Assignment –
Repeat the full listing, word for word.

#### Given data

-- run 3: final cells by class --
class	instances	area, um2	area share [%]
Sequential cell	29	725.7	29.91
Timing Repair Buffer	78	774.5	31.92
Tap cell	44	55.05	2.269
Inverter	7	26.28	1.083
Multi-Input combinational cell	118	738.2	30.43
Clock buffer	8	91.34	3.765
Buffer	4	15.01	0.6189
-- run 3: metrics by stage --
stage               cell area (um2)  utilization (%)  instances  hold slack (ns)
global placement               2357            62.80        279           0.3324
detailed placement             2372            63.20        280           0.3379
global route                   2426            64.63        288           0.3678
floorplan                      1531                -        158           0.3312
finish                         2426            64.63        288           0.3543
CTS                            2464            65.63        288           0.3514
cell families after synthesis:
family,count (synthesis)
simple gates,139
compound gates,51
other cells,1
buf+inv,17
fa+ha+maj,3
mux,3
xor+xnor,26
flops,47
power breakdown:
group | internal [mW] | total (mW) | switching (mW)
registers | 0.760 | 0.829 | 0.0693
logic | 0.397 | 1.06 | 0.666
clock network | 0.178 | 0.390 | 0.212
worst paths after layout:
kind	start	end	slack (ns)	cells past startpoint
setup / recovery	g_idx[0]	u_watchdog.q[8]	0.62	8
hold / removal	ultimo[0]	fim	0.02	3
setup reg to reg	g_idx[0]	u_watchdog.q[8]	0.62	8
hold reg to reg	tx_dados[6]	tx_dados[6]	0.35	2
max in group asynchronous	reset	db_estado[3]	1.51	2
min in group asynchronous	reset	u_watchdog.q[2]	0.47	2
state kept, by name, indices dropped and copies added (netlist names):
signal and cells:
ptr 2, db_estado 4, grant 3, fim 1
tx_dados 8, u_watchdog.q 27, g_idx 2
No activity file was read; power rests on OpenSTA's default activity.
===== config.mk =====
export PLATFORM = sky130hd
export DESIGN_NAME = latency_counter
export DESIGN_NICKNAME = d
export VERILOG_FILES = /design/src/rtl/latency_counter.sv
export SDC_FILE = /design/constraint.sdc
export NUM_CORES = 1
export LEC_CHECK = 0
export CORE_AREA = 10 10 47 49
export DETAILED_ROUTE_END_ITERATION = 8
export DIE_AREA = 0 0 57 59
export PLACE_DENSITY = 0.45
export SLEW_MARGIN = 20
export SYNTH_ARGS = -nofsm -noshare
export SYNTH_HDL_FRONTEND = slang
export SYNTH_SLANG_ARGS = --single-unit
export TNS_END_PERCENT = 50

===== constraint.sdc =====
create_clock -name clk -period 2.75 [get_ports clk]
set_input_delay 0.4125 -clock clk [delete_from_list [all_inputs] [get_ports clk]]
set_output_delay 0.4125 -clock clk [all_outputs]
set_load 0.02 [all_outputs]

########

Answer for this exercise –
-- run 3: final cells by class --
class	instances	area, um2	area share [%]
Sequential cell	29	725.7	29.91
Timing Repair Buffer	78	774.5	31.92
Tap cell	44	55.05	2.269
Inverter	7	26.28	1.083
Multi-Input combinational cell	118	738.2	30.43
Clock buffer	8	91.34	3.765
Buffer	4	15.01	0.6189
-- run 3: metrics by stage --
stage               cell area (um2)  utilization (%)  instances  hold slack (ns)
global placement               2357            62.80        279           0.3324
detailed placement             2372            63.20        280           0.3379
global route                   2426            64.63        288           0.3678
floorplan                      1531                -        158           0.3312
finish                         2426            64.63        288           0.3543
CTS                            2464            65.63        288           0.3514
cell families after synthesis:
family,count (synthesis)
simple gates,139
compound gates,51
other cells,1
buf+inv,17
fa+ha+maj,3
mux,3
xor+xnor,26
flops,47
power breakdown:
group | internal [mW] | total (mW) | switching (mW)
registers | 0.760 | 0.829 | 0.0693
logic | 0.397 | 1.06 | 0.666
clock network | 0.178 | 0.390 | 0.212
worst paths after layout:
kind	start	end	slack (ns)	cells past startpoint
setup / recovery	g_idx[0]	u_watchdog.q[8]	0.62	8
hold / removal	ultimo[0]	fim	0.02	3
setup reg to reg	g_idx[0]	u_watchdog.q[8]	0.62	8
hold reg to reg	tx_dados[6]	tx_dados[6]	0.35	2
max in group asynchronous	reset	db_estado[3]	1.51	2
min in group asynchronous	reset	u_watchdog.q[2]	0.47	2
state kept, by name, indices dropped and copies added (netlist names):
signal and cells:
ptr 2, db_estado 4, grant 3, fim 1
tx_dados 8, u_watchdog.q 27, g_idx 2
No activity file was read; power rests on OpenSTA's default activity.
===== config.mk =====
export PLATFORM = sky130hd
export DESIGN_NAME = latency_counter
export DESIGN_NICKNAME = d
export VERILOG_FILES = /design/src/rtl/latency_counter.sv
export SDC_FILE = /design/constraint.sdc
export NUM_CORES = 1
export LEC_CHECK = 0
export CORE_AREA = 10 10 47 49
export DETAILED_ROUTE_END_ITERATION = 8
export DIE_AREA = 0 0 57 59
export PLACE_DENSITY = 0.45
export SLEW_MARGIN = 20
export SYNTH_ARGS = -nofsm -noshare
export SYNTH_HDL_FRONTEND = slang
export SYNTH_SLANG_ARGS = --single-unit
export TNS_END_PERCENT = 50

===== constraint.sdc =====
create_clock -name clk -period 2.75 [get_ports clk]
set_input_delay 0.4125 -clock clk [delete_from_list [all_inputs] [get_ports clk]]
set_output_delay 0.4125 -clock clk [all_outputs]
set_load 0.02 [all_outputs]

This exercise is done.